Assim o leitor é levado a refletir sobre a identidade da personagem referenciada pelo pronome “ela”. No percurso textual, essa identificação exige um movimento prospectivo do leitor (função referencial catafórica do pronome), haja vista que informações mais detalhadas sobre a identidade da personagem são fornecidas a posteriori pelas ocorrências de formas nominais definidas e indefinidas, a exemplo de: “a cabeça da menina” (l. 2), “seu olhar submisso e paciente” (l. 3) e “uma menina ruiva com soluço” (l. 6). Essas formas nominais fornecem ao leitor aspectos que tornam possível identificar algumas características da personagem, categorizando-a como uma menina ruiva de olhar submisso. Trata-se de uma identificação feita de forma gradual, pois, à medida que constrói novos objetos de discurso para designar o referente introduzido pelo pronome “ela”, o narrador agrega novas informações, tornando a personagem mais conhecida.

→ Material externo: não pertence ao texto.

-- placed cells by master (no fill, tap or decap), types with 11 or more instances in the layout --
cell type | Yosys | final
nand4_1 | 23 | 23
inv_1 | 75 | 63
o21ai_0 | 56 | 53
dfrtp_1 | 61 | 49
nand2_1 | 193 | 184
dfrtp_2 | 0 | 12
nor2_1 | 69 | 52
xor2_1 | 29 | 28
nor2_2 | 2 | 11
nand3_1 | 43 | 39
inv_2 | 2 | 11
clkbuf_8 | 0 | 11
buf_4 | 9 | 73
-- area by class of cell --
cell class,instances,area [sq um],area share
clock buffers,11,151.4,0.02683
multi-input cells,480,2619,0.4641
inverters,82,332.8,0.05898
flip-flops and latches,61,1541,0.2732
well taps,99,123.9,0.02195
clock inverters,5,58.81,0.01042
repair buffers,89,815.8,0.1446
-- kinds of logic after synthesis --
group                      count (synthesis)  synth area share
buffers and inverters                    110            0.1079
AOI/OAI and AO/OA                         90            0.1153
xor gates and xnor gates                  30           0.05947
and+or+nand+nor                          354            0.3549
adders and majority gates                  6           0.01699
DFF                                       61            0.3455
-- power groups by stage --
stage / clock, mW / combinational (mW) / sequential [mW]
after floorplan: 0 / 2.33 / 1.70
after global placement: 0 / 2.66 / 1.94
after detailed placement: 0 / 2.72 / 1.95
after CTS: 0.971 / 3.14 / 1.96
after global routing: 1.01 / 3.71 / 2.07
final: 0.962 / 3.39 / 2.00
File: src/rtl/strip_fe_pkg.sv
package strip_fe_pkg;
  localparam int FOLD_MIN = 1;
  localparam int FOLD_MAX = 4;

  // Clamp the programmed fold level into the legal range.
  function automatic int unsigned eff_level(input logic [2:0] thr);
    if (thr < 3'(FOLD_MIN)) return FOLD_MIN;
    if (thr > 3'(FOLD_MAX)) return FOLD_MAX;
    return int'(thr);
  endfunction
endpackage

File: src/rtl/strip_fe_shifter.sv
module strip_fe_shifter #(
  parameter int N = 32
) (
  input  logic         clk,
  input  logic         rst,
  input  logic [N-1:0] strips,
  input  logic         capture,
  input  logic         load,
  input  logic         shift_en,
  input  logic         ser_in,
  output logic         ser_out,
  output logic         busy,
  output logic [N-1:0] held
);
  localparam int CNT_W = $clog2(N + 1);

  logic [N-1:0]     latch_q;
  logic [N-1:0]     shreg_q;
  logic [CNT_W-1:0] left_q;

  always_ff @(posedge clk) begin
    if (rst) begin
      latch_q <= '0;
      shreg_q <= '0;
      left_q  <= '0;
    end else begin
      if (capture && left_q == '0) latch_q <= strips;
      if (load) begin
        shreg_q <= latch_q;
        left_q  <= CNT_W'(N);
      end else if (shift_en) begin
        shreg_q <= {shreg_q[N-2:0], ser_in};
        if (left_q != '0) left_q <= left_q - 1'b1;
      end
    end
  end

  assign ser_out = shreg_q[N-1];
  assign busy    = (left_q != '0);
  assign held    = latch_q;
endmodule

File: src/rtl/strip_fe_monmux.sv
module strip_fe_monmux #(
  parameter int N     = 32,
  parameter int SEL_W = 5
) (
  input  logic             clk,
  input  logic             rst,
  input  logic [N-1:0]     strips,
  input  logic [SEL_W-1:0] sel,
  output logic             mon
);
  always_ff @(posedge clk) begin
    if (rst) mon <= 1'b0;
    else     mon <= strips[sel];
  end
endmodule

File: src/rtl/strip_fe_fold.sv
module strip_fe_fold
  import strip_fe_pkg::*;
#(
  parameter int N = 32
) (
  input  logic         clk,
  input  logic         rst,
  input  logic [N-1:0] strips,
  input  logic [2:0]   thr,
  output logic         trig
);
  localparam int CW = $clog2(N + 1);

  logic [CW-1:0] hits;

  always_comb begin
    hits = '0;
    for (int i = 0; i < N; i++) hits = hits + CW'(strips[i]);
  end

  always_ff @(posedge clk) begin
    if (rst) trig <= 1'b0;
    else     trig <= (32'(hits) >= eff_level(thr));
  end
endmodule

File: src/rtl/strip_frontend.sv
module strip_frontend #(
  parameter int N     = 32,
  parameter int SEL_W = $clog2(N)
) (
  input  logic             clk,
  input  logic             rst,
  input  logic [N-1:0]     strips,
  input  logic             capture,
  input  logic             load,
  input  logic             shift_en,
  input  logic             ser_in,
  input  logic [SEL_W-1:0] mon_sel,
  input  logic [2:0]       fold_thr,
  output logic             ser_out,
  output logic             mon_out,
  output logic             l1_trig,
  output logic             busy
);
  logic [N-1:0] held;

  strip_fe_shifter #(.N(N)) u_shift (
    .clk(clk), .rst(rst), .strips(strips), .capture(capture), .load(load),
    .shift_en(shift_en), .ser_in(ser_in), .ser_out(ser_out), .busy(busy),
    .held(held)
  );

  strip_fe_monmux #(.N(N), .SEL_W(SEL_W)) u_mon (
    .clk(clk), .rst(rst), .strips(strips), .sel(mon_sel), .mon(mon_out)
  );

  strip_fe_fold #(.N(N)) u_fold (
    .clk(clk), .rst(rst), .strips(strips), .thr(fold_thr), .trig(l1_trig)
  );
endmodule

File: config.mk
export PLATFORM = sky130hd
export DESIGN_NAME = strip_frontend
export DESIGN_NICKNAME = d
export VERILOG_FILES = /design/src/rtl/strip_fe_pkg.sv /design/src/rtl/strip_fe_shifter.sv /design/src/rtl/strip_fe_monmux.sv /design/src/rtl/strip_fe_fold.sv /design/src/rtl/strip_frontend.sv
export SDC_FILE = /design/constraint.sdc
export NUM_CORES = 1
export LEC_CHECK = 0
export ABC_AREA = 1
export BUFFER_PORTS_ARGS = -buffer_cell sky130_fd_sc_hd__buf_2
export CAP_MARGIN = 30
export CORE_MARGIN = 1
export CORE_UTILIZATION = 58
export CTS_CLUSTER_DIAMETER = 150
export CTS_CLUSTER_SIZE = 10
export DETAILED_ROUTE_END_ITERATION = 8
export PLACE_DENSITY_LB_ADDON = 0.08
export SLEW_MARGIN = 20
export SYNTH_ARGS = -nofsm -noshare
export SYNTH_HDL_FRONTEND = slang
export SYNTH_SLANG_ARGS = --single-unit
File: constraint.sdc
create_clock -name clk -period 6.8 [get_ports clk]
set_input_delay 0 -clock clk [delete_from_list [all_inputs] [get_ports clk]]
set_output_delay 0 -clock clk [all_outputs]
set_load 0.005 [all_outputs]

Na análise das cadeias referenciais (APÊNDICE H) construídas para manter essa personagem no foco de atenção do leitor, percebemos que várias estratégias de progressão referencial são acionadas, como uso de pronomes pessoais e de numerais, constituição de formas nominais definidas e indefinidas, retomadas por pronomes oblíquos e elipses. Segundo Koch (2009b, p. 85), as “formas gramaticais que exercem a função ‘pronome’ [...]” geralmente operam relações fóricas marcadas na cotextualidade, já as formas nominais

definidas, além de operarem categorizações do referente, podem indicar relações fóricas construídas com base em inferências e no conhecimento partilhado pelos interlocutores.

As relações fóricas auxiliam a progressão referencial do texto, pois integram cadeias coesivas (APÊNDICE H) que ajudam a manter, no foco da atenção dos interlocutores, conteúdos referenciais que expressam as versões produzidas sobre a coisas do mundo (as coisas de que falamos ou escrevemos) na atividade textual. Contribuem, portanto, para a construção da coerência textual, haja vista que indiciam efeitos de sentido a serem coconstruídos durante a interlocução mediada pelo texto.

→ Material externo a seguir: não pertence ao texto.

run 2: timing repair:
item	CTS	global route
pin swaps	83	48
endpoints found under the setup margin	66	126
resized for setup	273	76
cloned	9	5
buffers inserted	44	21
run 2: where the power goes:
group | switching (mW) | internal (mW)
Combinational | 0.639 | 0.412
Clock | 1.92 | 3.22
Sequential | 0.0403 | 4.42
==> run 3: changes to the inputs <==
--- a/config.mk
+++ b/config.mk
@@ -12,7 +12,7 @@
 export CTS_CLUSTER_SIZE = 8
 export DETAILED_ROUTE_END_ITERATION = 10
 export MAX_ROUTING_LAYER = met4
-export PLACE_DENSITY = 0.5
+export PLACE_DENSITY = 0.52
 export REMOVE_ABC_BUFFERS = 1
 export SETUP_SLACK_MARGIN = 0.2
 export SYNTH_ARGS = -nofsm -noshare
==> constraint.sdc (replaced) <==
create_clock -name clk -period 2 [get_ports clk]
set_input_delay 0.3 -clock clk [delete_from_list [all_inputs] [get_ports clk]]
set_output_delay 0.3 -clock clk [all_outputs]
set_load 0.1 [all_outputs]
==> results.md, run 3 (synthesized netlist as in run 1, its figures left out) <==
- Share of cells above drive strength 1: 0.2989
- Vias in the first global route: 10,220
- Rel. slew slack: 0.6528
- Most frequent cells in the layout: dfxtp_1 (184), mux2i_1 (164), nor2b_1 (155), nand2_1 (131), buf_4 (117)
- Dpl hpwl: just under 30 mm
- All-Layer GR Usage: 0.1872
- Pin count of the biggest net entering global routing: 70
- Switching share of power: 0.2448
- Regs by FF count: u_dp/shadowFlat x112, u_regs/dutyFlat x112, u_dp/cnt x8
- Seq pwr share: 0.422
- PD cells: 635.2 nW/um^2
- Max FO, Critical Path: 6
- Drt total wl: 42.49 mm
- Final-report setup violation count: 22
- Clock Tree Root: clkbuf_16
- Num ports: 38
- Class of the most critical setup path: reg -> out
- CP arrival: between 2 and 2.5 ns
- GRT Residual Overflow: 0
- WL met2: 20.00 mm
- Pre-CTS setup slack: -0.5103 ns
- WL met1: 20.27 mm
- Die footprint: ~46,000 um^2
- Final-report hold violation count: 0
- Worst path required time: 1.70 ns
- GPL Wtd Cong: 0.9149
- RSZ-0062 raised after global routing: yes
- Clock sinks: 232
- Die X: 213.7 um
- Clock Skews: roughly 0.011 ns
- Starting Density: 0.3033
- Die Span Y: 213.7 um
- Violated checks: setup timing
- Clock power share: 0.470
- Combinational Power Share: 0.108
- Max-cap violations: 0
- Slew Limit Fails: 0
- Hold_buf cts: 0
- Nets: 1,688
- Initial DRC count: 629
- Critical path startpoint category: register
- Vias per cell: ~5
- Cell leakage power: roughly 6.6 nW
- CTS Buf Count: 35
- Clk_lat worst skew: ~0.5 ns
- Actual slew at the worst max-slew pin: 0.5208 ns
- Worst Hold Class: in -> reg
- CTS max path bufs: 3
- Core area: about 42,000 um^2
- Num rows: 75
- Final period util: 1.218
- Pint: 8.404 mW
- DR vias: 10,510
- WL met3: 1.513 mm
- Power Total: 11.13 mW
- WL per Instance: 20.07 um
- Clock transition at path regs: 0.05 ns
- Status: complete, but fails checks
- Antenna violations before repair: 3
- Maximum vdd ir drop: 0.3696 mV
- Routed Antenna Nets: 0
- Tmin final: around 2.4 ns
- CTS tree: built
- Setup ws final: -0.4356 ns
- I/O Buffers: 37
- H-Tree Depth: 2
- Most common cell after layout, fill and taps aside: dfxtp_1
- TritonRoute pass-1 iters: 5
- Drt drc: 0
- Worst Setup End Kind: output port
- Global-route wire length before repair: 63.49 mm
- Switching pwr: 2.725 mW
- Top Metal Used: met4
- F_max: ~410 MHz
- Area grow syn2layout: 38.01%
<file path="src/rtl/sic_pkg.sv">
package sic_pkg;

    localparam int ADDR_W = 12;
    localparam int REG_W  = 32;
    localparam int PIN_W  = 6;

    localparam logic [ADDR_W-1:0] OFS_POL    = 12'h100;
    localparam logic [ADDR_W-1:0] OFS_TRIG   = 12'h180;
    localparam logic [ADDR_W-1:0] OFS_DUAL   = 12'h200;
    localparam logic [ADDR_W-1:0] OFS_SWEDGE = 12'h280;
    localparam logic [ADDR_W-1:0] OFS_MCLR   = 12'h300;
    localparam logic [ADDR_W-1:0] OFS_MSET   = 12'h380;
    localparam logic [ADDR_W-1:0] OFS_MASK   = 12'h400;
    localparam logic [ADDR_W-1:0] OFS_PEND   = 12'h480;
    localparam logic [ADDR_W-1:0] OFS_MAP    = 12'h500;

    typedef enum logic [3:0] {
        RG_NONE, RG_POL, RG_TRIG, RG_DUAL, RG_SWEDGE,
        RG_MCLR, RG_MSET, RG_MASK, RG_PEND, RG_MAP
    } reg_sel_e;

    typedef struct packed {
        logic             to_pin;
        logic             to_nmi;
        logic [PIN_W-1:0] pin;
    } route_t;

    typedef struct packed {
        logic level_hi;
        logic edge_mode;
        logic both_edges;
    } line_cfg_t;

    function automatic reg_sel_e decode_sel(input logic [ADDR_W-1:0] a);
        reg_sel_e s;
        s = RG_NONE;
        if (a[1:0] == 2'b00) begin
            if (a >= OFS_MAP) begin
                s = RG_MAP;
            end else begin
                case (a[ADDR_W-1:7])
                    5'd2: s = RG_POL;
                    5'd3: s = RG_TRIG;
                    5'd4: s = RG_DUAL;
                    5'd5: s = (a[6:2] == 5'd0) ? RG_SWEDGE : RG_NONE;
                    5'd6: s = RG_MCLR;
                    5'd7: s = RG_MSET;
                    5'd8: s = RG_MASK;
                    5'd9: s = RG_PEND;
                    default: s = RG_NONE;
                endcase
            end
        end
        return s;
    endfunction

    function automatic logic [REG_W-1:0] route_word(input route_t r);
        return {r.to_pin, r.to_nmi, {(REG_W-2-PIN_W){1'b0}}, r.pin};
    endfunction

endpackage

</file>
<file path="src/rtl/sic_sync.sv">
module sic_sync #(
    parameter int W = 64
) (
    input  logic         clk,
    input  logic         rst,
    input  logic [W-1:0] raw_i,
    output logic [W-1:0] smp_o
);
    logic [W-1:0] stage1_q, stage2_q;

    always_ff @(posedge clk) begin
        if (rst) begin
            stage1_q <= '0;
            stage2_q <= '0;
        end else begin
            stage1_q <= raw_i;
            stage2_q <= stage1_q;
        end
    end

    assign smp_o = stage2_q;
endmodule

</file>
<file path="src/rtl/sic_line.sv">
module sic_line
    import sic_pkg::*;
(
    input  logic      clk,
    input  logic      rst,
    input  logic      smp_i,
    input  line_cfg_t cfg_i,
    input  logic      sw_set_i,
    input  logic      sw_clr_i,
    output logic      pend_o
);
    logic prev_q, pend_q;
    logic rise, fall, hit, active;

    assign rise   = smp_i & ~prev_q;
    assign fall   = ~smp_i & prev_q;
    assign active = cfg_i.level_hi ? smp_i : ~smp_i;

    always_comb begin
        if (cfg_i.both_edges) hit = rise | fall;
        else                  hit = cfg_i.level_hi ? rise : fall;
    end

    always_ff @(posedge clk) begin
        if (rst) begin
            prev_q <= 1'b0;
            pend_q <= 1'b0;
        end else begin
            prev_q <= smp_i;
            if (!cfg_i.edge_mode)      pend_q <= active;
            else if (hit || sw_set_i)  pend_q <= 1'b1;
            else if (sw_clr_i)         pend_q <= 1'b0;
        end
    end

    assign pend_o = pend_q;


    sticky_edge_chk: assert property (@(posedge clk) disable iff (rst)
        (cfg_i.edge_mode && pend_q && !sw_clr_i) |=> pend_q);


    dual_hit_chk: assert property (@(posedge clk) disable iff (rst)
        (cfg_i.edge_mode && cfg_i.both_edges && (smp_i != prev_q)) |=> pend_q);


    sw_clear_chk: assert property (@(posedge clk) disable iff (rst)
        (cfg_i.edge_mode && sw_clr_i && !sw_set_i && (smp_i == prev_q)) |=> !pend_q);


    level_idle_chk: assert property (@(posedge clk) disable iff (rst)
        (!cfg_i.edge_mode && (smp_i != cfg_i.level_hi)) |=> !pend_q);
endmodule

</file>
<file path="src/rtl/sic_router.sv">
module sic_router
    import sic_pkg::*;
#(
    parameter int NUM_LINES = 64,
    parameter int NUM_PINS  = 8
) (
    input  logic [NUM_LINES-1:0] act_i,
    input  route_t               route_i [NUM_LINES],
    output logic [NUM_PINS-1:0]  pin_o,
    output logic                 nmi_o
);
    for (genvar p = 0; p < NUM_PINS; p++) begin : g_pin
        logic acc;
        always_comb begin
            acc = 1'b0;
            for (int n = 0; n < NUM_LINES; n++) begin
                if (act_i[n] && route_i[n].to_pin && (route_i[n].pin == PIN_W'(p)))
                    acc = 1'b1;
            end
        end
        assign pin_o[p] = acc;
    end

    always_comb begin
        nmi_o = 1'b0;
        for (int n = 0; n < NUM_LINES; n++) begin
            if (act_i[n] && route_i[n].to_nmi) nmi_o = 1'b1;
        end
    end
endmodule

</file>
<file path="src/rtl/shared_irq_cond.sv">
module shared_irq_cond
    import sic_pkg::*;
#(
    parameter int NUM_LINES = 64,
    parameter int NUM_PINS  = 8
) (
    input  logic                 clk,
    input  logic                 rst,
    input  logic [NUM_LINES-1:0] irq_in,
    input  logic                 reg_we,
    input  logic                 reg_re,
    input  logic [ADDR_W-1:0]    reg_addr,
    input  logic [REG_W-1:0]     reg_wdata,
    output logic [REG_W-1:0]     reg_rdata,
    output logic [NUM_PINS-1:0]  irq_pin,
    output logic                 irq_nmi
);
    localparam int NWORDS = NUM_LINES / REG_W;
    localparam int MIDX_W = ADDR_W - 2;

    logic [NUM_LINES-1:0] pol_q, trig_q, dual_q, mask_q;
    route_t               route_q [NUM_LINES];
    logic [NUM_LINES-1:0] smp, pend, act, sw_set, sw_clr;
    line_cfg_t            cfg [NUM_LINES];
    logic [REG_W-1:0]     rd_word, rdata_q;

    reg_sel_e          sel;
    logic [4:0]        wsel;
    logic [MIDX_W-1:0] midx;

    assign sel  = decode_sel(reg_addr);
    assign wsel = reg_addr[6:2];
    assign midx = MIDX_W'((reg_addr - OFS_MAP) >> 2);

    function automatic logic [REG_W-1:0] pick_word(input logic [NUM_LINES-1:0] v,
                                                   input logic [4:0] ws);
        logic [REG_W-1:0] r;
        r = '0;
        for (int w = 0; w < NWORDS; w++) begin
            if (ws == 5'(w)) r = v[w*REG_W +: REG_W];
        end
        return r;
    endfunction

    // configuration, mask and route storage
    always_ff @(posedge clk) begin
        if (rst) begin
            pol_q  <= '1;
            trig_q <= '0;
            dual_q <= '0;
            mask_q <= '0;
            for (int n = 0; n < NUM_LINES; n++) route_q[n] <= '0;
        end else if (reg_we) begin
            for (int w = 0; w < NWORDS; w++) begin
                if (wsel == 5'(w)) begin
                    case (sel)
                        RG_POL:  pol_q[w*REG_W +: REG_W]  <= reg_wdata;
                        RG_TRIG: trig_q[w*REG_W +: REG_W] <= reg_wdata;
                        RG_DUAL: dual_q[w*REG_W +: REG_W] <= reg_wdata;
                        RG_MSET: mask_q[w*REG_W +: REG_W] <= mask_q[w*REG_W +: REG_W] | reg_wdata;
                        RG_MCLR: mask_q[w*REG_W +: REG_W] <= mask_q[w*REG_W +: REG_W] & ~reg_wdata;
                        default: ;
                    endcase
                end
            end
            for (int n = 0; n < NUM_LINES; n++) begin
                if (sel == RG_MAP && midx == MIDX_W'(n))
                    route_q[n] <= '{to_pin: reg_wdata[31], to_nmi: reg_wdata[30],
                                    pin: reg_wdata[PIN_W-1:0]};
            end
        end
    end

    // software edge decode
    always_comb begin
        for (int n = 0; n < NUM_LINES; n++) begin
            sw_set[n] = reg_we && (sel == RG_SWEDGE) && (reg_wdata[7:0] == 8'(n)) && reg_wdata[31];
            sw_clr[n] = reg_we && (sel == RG_SWEDGE) && (reg_wdata[7:0] == 8'(n)) && !reg_wdata[31];
            cfg[n]    = '{level_hi: pol_q[n], edge_mode: trig_q[n], both_edges: dual_q[n]};
        end
    end

    sic_sync #(.W(NUM_LINES)) u_sync (
        .clk   (clk),
        .rst   (rst),
        .raw_i (irq_in),
        .smp_o (smp)
    );

    for (genvar n = 0; n < NUM_LINES; n++) begin : g_line
        sic_line u_line (
            .clk      (clk),
            .rst      (rst),
            .smp_i    (smp[n]),
            .cfg_i    (cfg[n]),
            .sw_set_i (sw_set[n]),
            .sw_clr_i (sw_clr[n]),
            .pend_o   (pend[n])
        );
    end

    assign act = pend & mask_q;

    sic_router #(.NUM_LINES(NUM_LINES), .NUM_PINS(NUM_PINS)) u_router (
        .act_i   (act),
        .route_i (route_q),
        .pin_o   (irq_pin),
        .nmi_o   (irq_nmi)
    );

    // read path
    always_comb begin
        rd_word = '0;
        case (sel)
            RG_POL:  rd_word = pick_word(pol_q, wsel);
            RG_TRIG: rd_word = pick_word(trig_q, wsel);
            RG_DUAL: rd_word = pick_word(dual_q, wsel);
            RG_MASK: rd_word = pick_word(mask_q, wsel);
            RG_PEND: rd_word = pick_word(pend, wsel);
            RG_MAP: begin
                for (int n = 0; n < NUM_LINES; n++)
                    if (midx == MIDX_W'(n)) rd_word = route_word(route_q[n]);
            end
            default: rd_word = '0;
        endcase
    end

    always_ff @(posedge clk) begin
        if (rst)         rdata_q <= '0;
        else if (reg_re) rdata_q <= rd_word;
    end

    assign reg_rdata = rdata_q;


    mask_set_chk: assert property (@(posedge clk) disable iff (rst)
        (reg_we && sel == RG_MSET && wsel == 5'd0)
        |=> ((mask_q[REG_W-1:0] & $past(reg_wdata)) == $past(reg_wdata)));


    mask_clr_chk: assert property (@(posedge clk) disable iff (rst)
        (reg_we && sel == RG_MCLR && wsel == 5'd0)
        |=> ((mask_q[REG_W-1:0] & $past(reg_wdata)) == '0));


    map_write_chk: assert property (@(posedge clk) disable iff (rst)
        (reg_we && sel == RG_MAP && midx == '0)
        |=> (route_word(route_q[0]) == ($past(reg_wdata) & 32'hC000_003F)));


    rd_hold_chk: assert property (@(posedge clk) disable iff (rst)
        !reg_re |=> $stable(reg_rdata));


    quiet_masked_chk: assert property (@(posedge clk) disable iff (rst)
        (mask_q == '0) |-> (irq_pin == '0 && !irq_nmi));
endmodule

</file>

Os pronomes que integram as cadeias referenciais coesivas cumprem funções textuais importantes, pois indiciam os processos de referenciação acionados pelo locutor para “indicar ao(s) interlocutor(es), com a clareza que lhe pareça necessária, o indivíduo ou a coisa de quem ou de que se está falando” (ANTUNES, 2014, p. 137). São palavras que não exercem apenas funções sintáticas, pois, ao servirem de índices de referência das pessoas presentes e ausentes do discurso, fornecem também conteúdos semânticos e pragmáticos relevantes para a atividade interpretativa de construção dos sentidos do texto.